Your goal — Your task is to repeat exactly the lines below between the line holding "parameter int unsigned CYC = 1" and the line holding "parameter int unsigned ERASE_CYC", inclusive, and only those.

Data —
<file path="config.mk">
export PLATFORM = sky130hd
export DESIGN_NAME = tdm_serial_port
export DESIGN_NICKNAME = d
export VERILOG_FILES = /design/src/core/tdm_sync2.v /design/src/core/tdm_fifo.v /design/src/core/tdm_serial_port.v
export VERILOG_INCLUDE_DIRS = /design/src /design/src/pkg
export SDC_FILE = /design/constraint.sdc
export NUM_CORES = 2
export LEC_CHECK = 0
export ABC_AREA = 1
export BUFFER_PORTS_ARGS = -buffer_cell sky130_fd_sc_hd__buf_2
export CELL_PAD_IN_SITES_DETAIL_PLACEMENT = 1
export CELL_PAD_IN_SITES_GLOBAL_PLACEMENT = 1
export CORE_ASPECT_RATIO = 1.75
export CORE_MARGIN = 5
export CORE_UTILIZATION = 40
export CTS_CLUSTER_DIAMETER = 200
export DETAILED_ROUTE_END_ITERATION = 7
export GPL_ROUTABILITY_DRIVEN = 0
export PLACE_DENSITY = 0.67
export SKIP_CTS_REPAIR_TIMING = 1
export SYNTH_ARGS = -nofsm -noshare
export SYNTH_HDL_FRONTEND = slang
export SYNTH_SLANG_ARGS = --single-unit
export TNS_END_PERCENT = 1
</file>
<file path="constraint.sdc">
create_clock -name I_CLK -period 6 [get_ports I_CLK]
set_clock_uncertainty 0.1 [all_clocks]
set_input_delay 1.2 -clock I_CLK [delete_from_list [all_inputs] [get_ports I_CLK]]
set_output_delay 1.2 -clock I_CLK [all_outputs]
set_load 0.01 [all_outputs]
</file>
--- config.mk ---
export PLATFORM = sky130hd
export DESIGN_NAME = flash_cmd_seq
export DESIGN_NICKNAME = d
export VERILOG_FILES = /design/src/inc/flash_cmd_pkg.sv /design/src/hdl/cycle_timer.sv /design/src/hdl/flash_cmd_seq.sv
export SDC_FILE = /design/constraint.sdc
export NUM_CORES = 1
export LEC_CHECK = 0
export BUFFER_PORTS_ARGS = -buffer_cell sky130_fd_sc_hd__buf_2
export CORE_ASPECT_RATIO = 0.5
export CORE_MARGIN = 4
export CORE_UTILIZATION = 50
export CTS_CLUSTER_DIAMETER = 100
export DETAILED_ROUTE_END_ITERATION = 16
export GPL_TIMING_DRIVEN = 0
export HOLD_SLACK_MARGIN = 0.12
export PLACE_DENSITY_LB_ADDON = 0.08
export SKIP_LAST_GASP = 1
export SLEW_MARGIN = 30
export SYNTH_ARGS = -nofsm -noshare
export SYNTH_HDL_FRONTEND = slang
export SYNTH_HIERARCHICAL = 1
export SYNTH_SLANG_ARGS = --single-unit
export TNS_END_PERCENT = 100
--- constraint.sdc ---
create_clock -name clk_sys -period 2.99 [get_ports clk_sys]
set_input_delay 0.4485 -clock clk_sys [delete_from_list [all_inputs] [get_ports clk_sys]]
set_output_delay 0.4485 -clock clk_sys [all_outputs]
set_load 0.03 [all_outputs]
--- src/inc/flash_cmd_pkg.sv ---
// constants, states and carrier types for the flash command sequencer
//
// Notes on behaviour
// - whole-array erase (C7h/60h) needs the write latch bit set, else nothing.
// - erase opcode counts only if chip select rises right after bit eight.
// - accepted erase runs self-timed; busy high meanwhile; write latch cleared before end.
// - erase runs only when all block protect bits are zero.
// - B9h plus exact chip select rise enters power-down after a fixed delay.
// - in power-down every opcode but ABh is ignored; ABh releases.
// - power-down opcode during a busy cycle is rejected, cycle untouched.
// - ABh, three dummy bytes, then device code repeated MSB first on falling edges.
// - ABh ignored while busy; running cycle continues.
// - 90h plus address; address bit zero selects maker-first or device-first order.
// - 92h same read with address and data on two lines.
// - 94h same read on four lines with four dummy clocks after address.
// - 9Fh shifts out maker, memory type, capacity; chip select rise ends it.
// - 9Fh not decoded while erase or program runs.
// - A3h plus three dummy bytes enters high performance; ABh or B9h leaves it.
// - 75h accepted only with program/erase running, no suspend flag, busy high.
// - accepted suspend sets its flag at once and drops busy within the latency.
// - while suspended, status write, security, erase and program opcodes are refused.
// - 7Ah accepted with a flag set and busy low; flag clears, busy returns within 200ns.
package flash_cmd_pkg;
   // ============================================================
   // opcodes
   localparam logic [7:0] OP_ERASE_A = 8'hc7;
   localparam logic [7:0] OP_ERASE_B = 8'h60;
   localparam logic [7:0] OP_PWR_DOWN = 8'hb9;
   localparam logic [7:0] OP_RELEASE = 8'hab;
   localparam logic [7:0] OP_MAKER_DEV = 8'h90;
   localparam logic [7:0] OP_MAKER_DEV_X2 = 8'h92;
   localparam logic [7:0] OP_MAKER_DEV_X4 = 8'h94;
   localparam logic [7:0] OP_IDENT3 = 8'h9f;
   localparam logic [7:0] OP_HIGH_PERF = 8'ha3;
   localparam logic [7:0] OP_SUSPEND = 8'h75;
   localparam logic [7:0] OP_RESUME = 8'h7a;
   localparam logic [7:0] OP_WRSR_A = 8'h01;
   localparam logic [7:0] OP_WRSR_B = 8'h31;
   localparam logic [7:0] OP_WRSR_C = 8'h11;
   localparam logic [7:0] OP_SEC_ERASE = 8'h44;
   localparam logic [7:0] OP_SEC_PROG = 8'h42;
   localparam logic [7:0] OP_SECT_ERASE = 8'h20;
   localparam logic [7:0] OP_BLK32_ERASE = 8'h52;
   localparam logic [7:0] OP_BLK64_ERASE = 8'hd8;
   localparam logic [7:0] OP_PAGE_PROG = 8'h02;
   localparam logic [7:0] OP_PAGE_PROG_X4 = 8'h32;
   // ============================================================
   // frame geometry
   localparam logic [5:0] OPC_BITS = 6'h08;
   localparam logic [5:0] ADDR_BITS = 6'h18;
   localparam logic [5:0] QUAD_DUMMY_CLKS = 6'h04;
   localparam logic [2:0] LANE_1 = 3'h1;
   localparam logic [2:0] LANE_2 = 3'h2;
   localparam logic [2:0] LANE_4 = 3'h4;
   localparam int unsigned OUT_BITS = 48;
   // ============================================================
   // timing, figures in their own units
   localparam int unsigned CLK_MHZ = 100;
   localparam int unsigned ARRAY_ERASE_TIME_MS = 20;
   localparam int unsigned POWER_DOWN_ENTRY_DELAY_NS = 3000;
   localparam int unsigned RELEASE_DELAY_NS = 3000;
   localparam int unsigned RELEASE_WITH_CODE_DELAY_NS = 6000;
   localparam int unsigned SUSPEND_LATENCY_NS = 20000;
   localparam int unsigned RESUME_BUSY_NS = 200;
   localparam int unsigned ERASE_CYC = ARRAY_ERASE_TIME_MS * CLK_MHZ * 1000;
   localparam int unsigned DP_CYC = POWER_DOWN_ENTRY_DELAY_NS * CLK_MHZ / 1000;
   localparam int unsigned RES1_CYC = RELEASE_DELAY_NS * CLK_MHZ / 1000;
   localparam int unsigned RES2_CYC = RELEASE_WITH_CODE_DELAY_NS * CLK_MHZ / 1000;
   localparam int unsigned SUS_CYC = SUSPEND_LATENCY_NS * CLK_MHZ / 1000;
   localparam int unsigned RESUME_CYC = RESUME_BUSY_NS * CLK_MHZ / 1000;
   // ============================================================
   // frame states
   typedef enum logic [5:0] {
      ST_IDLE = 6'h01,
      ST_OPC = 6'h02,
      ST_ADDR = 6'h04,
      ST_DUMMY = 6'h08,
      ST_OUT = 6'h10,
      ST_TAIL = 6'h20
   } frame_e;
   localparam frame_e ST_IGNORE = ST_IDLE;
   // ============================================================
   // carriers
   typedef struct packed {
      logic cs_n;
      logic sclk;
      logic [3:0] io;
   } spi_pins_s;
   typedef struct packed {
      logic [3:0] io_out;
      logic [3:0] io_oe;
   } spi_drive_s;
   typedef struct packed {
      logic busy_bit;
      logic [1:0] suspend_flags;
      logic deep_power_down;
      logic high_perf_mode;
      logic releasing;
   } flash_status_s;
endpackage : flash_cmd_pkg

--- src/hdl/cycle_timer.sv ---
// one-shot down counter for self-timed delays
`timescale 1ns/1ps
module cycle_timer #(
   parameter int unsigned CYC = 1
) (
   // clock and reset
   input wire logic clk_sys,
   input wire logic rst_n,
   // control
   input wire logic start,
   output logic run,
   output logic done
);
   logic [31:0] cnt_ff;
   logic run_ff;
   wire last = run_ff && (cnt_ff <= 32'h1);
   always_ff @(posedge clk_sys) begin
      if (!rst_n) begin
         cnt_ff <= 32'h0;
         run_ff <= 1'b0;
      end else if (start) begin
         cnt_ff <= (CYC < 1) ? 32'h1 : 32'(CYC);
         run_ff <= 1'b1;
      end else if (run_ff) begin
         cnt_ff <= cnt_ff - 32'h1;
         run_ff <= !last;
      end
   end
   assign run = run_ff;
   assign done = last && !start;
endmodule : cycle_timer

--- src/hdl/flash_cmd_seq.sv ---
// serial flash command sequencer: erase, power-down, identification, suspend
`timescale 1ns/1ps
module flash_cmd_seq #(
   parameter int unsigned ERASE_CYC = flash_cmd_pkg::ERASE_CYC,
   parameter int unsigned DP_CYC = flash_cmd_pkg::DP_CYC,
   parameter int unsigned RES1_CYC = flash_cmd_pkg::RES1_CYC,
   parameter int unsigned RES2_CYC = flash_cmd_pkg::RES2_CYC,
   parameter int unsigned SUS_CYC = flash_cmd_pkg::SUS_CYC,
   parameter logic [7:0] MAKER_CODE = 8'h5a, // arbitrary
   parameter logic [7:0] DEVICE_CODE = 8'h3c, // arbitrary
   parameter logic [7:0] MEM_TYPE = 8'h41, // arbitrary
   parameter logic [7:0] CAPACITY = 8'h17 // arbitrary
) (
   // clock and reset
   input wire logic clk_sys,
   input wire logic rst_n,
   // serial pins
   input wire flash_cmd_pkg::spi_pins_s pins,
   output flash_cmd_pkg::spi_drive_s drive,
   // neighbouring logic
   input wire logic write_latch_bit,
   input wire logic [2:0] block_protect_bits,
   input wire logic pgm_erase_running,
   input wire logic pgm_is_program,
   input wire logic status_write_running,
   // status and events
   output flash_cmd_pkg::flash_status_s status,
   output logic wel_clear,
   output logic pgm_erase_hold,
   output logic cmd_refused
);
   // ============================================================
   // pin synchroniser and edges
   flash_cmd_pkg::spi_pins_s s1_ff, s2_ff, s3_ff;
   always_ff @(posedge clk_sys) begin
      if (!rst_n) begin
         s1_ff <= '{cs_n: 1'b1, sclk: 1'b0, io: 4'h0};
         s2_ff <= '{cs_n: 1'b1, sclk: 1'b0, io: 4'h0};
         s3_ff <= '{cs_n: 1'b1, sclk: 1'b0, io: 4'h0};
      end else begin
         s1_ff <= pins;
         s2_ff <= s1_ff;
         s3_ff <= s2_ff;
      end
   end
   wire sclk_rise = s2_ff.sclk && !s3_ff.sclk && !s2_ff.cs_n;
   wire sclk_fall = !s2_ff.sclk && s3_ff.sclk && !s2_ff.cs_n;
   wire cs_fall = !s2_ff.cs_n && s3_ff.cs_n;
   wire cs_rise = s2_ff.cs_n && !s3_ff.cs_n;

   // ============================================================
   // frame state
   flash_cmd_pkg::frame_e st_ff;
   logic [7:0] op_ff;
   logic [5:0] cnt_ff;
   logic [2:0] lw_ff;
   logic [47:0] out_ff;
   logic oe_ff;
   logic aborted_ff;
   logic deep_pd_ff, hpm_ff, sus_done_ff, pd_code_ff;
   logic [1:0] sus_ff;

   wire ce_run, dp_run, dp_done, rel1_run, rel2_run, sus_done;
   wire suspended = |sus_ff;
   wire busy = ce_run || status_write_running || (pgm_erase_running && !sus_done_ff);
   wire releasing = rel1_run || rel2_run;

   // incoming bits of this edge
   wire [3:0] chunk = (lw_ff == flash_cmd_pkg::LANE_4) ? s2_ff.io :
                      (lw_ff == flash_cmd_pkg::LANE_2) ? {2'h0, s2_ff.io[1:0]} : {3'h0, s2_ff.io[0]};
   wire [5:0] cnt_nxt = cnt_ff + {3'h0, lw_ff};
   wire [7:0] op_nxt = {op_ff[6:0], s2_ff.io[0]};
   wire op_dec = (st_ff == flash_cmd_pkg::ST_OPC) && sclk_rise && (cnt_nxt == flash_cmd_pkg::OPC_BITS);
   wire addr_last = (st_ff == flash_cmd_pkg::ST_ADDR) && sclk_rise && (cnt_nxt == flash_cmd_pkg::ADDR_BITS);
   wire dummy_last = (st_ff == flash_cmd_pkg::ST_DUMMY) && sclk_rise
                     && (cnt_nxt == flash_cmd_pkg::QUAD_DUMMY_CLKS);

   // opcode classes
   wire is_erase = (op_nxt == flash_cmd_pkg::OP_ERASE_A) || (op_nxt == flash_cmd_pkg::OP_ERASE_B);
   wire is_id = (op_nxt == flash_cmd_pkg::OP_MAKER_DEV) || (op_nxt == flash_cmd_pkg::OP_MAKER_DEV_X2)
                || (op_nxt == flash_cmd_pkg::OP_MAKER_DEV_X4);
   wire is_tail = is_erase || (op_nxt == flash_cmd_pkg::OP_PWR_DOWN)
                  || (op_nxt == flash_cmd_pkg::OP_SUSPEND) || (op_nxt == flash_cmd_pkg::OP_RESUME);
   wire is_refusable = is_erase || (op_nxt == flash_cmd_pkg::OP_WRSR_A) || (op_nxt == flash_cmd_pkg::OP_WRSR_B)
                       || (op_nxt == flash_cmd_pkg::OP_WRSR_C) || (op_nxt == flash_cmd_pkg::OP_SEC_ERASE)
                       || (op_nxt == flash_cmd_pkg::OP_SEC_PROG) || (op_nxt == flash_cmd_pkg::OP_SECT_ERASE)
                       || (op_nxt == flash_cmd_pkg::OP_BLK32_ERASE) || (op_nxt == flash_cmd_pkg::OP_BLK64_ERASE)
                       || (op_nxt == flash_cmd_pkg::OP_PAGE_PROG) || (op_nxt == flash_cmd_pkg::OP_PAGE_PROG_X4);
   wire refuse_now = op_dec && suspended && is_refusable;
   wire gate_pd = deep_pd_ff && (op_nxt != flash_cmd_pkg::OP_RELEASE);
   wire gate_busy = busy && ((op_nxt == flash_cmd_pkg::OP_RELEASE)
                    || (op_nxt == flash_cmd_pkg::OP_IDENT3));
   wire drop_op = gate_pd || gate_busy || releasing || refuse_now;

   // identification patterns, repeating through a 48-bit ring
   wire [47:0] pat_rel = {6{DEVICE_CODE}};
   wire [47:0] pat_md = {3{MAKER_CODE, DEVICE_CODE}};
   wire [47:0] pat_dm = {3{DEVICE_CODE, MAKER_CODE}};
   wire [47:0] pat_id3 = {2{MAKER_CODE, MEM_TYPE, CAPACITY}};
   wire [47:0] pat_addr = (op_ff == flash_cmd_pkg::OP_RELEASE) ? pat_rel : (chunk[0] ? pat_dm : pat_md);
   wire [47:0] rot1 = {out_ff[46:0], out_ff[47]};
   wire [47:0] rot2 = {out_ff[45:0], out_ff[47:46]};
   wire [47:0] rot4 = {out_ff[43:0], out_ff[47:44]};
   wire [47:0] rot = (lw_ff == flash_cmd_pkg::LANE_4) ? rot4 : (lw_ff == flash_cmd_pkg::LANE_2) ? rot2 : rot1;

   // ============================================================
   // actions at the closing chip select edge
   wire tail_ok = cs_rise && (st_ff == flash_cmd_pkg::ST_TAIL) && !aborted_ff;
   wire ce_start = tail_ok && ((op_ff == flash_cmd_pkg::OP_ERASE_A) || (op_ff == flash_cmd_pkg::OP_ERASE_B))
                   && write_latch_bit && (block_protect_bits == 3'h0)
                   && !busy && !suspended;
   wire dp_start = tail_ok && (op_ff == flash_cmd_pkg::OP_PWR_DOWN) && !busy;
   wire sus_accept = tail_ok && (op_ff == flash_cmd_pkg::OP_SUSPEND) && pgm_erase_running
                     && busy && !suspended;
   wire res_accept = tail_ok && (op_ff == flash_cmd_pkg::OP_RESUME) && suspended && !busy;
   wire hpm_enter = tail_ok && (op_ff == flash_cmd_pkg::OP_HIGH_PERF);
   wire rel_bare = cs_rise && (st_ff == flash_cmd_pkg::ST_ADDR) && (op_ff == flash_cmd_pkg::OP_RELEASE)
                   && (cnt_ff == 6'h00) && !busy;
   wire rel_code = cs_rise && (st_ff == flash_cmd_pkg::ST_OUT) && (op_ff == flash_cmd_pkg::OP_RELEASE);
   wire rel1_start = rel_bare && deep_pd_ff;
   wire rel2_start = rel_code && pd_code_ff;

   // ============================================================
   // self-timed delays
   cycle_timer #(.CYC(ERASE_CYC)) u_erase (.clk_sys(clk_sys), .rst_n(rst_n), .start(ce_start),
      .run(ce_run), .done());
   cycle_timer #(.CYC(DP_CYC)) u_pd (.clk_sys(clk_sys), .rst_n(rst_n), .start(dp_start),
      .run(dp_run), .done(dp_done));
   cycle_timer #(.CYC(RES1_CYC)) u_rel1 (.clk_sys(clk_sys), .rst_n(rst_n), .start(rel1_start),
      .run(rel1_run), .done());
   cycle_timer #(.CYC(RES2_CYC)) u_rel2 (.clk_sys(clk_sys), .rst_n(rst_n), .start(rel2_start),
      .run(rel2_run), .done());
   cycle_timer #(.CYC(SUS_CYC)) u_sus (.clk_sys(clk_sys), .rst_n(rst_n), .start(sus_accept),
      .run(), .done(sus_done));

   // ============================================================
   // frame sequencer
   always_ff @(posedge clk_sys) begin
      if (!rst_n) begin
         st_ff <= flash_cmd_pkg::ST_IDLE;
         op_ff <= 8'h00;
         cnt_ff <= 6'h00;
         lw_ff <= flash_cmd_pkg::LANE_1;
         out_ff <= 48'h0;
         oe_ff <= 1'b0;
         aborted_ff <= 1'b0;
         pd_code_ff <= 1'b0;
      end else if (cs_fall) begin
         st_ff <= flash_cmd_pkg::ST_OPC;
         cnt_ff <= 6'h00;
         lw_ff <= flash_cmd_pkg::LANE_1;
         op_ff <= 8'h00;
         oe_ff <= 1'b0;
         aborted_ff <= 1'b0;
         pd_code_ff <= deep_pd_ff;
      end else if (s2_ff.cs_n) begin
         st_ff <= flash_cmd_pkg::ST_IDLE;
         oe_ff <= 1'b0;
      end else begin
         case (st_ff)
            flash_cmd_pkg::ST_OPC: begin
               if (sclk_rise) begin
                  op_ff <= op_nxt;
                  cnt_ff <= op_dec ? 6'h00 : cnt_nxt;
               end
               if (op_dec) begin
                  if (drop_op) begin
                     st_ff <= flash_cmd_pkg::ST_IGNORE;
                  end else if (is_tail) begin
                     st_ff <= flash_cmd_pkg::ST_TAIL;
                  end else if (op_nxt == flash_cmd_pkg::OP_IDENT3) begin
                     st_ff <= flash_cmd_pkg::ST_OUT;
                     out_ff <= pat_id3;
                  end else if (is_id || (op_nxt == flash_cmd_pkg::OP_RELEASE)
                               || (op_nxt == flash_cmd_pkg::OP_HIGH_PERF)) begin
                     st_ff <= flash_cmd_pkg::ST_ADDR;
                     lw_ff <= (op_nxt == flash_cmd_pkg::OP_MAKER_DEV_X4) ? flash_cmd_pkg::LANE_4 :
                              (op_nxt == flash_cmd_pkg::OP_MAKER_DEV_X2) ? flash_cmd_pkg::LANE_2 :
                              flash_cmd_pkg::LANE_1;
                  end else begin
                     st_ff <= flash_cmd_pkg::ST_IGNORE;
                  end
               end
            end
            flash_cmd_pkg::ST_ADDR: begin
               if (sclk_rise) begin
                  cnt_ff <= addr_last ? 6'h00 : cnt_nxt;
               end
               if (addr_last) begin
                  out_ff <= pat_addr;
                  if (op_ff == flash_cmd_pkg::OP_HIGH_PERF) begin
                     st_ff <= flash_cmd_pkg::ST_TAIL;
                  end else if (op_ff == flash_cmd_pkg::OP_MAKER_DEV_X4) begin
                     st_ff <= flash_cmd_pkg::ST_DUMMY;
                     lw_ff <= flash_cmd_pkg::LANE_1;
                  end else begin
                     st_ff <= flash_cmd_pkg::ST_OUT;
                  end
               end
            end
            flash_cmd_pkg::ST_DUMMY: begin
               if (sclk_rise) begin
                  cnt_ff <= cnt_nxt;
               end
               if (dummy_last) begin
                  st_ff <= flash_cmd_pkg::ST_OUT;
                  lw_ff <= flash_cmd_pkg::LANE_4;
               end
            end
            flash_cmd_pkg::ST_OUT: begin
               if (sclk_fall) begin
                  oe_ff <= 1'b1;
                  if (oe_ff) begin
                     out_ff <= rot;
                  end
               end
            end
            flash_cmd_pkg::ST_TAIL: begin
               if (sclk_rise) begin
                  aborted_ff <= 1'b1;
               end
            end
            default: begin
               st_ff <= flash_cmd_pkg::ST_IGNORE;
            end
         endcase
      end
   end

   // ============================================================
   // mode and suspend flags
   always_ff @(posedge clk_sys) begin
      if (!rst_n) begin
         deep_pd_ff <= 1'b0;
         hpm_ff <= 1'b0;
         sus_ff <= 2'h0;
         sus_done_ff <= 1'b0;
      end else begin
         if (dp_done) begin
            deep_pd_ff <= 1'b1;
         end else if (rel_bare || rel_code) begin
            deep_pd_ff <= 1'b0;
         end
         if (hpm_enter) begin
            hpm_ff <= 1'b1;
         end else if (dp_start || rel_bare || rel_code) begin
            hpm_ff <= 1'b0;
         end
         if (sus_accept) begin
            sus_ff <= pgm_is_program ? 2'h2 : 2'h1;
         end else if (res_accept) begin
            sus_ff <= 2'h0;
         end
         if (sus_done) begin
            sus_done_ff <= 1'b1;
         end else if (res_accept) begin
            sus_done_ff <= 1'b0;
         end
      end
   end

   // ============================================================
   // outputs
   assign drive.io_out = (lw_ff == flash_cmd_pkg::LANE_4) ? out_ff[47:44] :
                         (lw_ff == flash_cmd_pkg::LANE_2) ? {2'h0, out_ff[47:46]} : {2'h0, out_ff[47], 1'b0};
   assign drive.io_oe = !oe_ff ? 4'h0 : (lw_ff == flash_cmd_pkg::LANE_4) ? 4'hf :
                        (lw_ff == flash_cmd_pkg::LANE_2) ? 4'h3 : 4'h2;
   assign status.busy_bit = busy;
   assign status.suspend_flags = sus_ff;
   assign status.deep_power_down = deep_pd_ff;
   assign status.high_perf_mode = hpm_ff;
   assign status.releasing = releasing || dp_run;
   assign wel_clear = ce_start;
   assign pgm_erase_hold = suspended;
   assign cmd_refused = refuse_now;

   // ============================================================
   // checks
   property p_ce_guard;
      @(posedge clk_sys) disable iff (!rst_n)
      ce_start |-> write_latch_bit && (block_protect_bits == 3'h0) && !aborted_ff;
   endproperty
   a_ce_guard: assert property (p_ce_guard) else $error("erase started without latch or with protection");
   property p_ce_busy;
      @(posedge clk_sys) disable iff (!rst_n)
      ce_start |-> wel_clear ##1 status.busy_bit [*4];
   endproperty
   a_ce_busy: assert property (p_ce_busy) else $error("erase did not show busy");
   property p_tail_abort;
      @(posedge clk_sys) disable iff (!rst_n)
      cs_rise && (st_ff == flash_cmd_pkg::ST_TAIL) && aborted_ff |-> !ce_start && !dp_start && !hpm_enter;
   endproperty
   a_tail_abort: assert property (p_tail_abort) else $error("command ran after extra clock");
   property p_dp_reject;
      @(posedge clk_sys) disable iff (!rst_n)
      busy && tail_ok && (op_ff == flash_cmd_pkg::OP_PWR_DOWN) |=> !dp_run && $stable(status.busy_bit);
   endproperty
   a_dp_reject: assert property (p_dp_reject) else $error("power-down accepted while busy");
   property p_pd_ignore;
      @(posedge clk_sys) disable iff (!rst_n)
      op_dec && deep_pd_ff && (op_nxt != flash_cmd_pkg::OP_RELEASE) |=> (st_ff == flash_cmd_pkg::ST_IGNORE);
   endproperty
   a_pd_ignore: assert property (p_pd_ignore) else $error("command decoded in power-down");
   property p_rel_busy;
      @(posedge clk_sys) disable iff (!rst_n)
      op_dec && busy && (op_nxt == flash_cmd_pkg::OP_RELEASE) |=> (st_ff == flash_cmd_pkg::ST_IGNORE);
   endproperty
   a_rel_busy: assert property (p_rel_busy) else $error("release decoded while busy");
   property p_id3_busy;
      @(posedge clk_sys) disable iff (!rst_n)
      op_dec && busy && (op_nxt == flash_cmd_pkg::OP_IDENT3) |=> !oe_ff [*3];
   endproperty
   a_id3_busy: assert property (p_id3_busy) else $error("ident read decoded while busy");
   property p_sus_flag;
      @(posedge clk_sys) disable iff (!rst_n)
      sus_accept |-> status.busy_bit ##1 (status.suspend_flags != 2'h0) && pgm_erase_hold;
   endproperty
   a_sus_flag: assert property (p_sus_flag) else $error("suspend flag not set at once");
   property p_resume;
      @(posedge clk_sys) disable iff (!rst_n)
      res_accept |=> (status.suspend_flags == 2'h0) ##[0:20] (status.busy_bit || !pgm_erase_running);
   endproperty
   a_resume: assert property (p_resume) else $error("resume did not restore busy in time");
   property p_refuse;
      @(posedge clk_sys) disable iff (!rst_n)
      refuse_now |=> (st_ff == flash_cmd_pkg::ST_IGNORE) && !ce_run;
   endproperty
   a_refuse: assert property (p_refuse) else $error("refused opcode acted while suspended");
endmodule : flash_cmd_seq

Answer area —
   parameter int unsigned CYC = 1
) (
   // clock and reset
   input wire logic clk_sys,
   input wire logic rst_n,
   // control
   input wire logic start,
   output logic run,
   output logic done
);
   logic [31:0] cnt_ff;
   logic run_ff;
   wire last = run_ff && (cnt_ff <= 32'h1);
   always_ff @(posedge clk_sys) begin
      if (!rst_n) begin
         cnt_ff <= 32'h0;
         run_ff <= 1'b0;
      end else if (start) begin
         cnt_ff <= (CYC < 1) ? 32'h1 : 32'(CYC);
         run_ff <= 1'b1;
      end else if (run_ff) begin
         cnt_ff <= cnt_ff - 32'h1;
         run_ff <= !last;
      end
   end
   assign run = run_ff;
   assign done = last && !start;
endmodule : cycle_timer

--- src/hdl/flash_cmd_seq.sv ---
// serial flash command sequencer: erase, power-down, identification, suspend
`timescale 1ns/1ps
module flash_cmd_seq #(
   parameter int unsigned ERASE_CYC = flash_cmd_pkg::ERASE_CYC,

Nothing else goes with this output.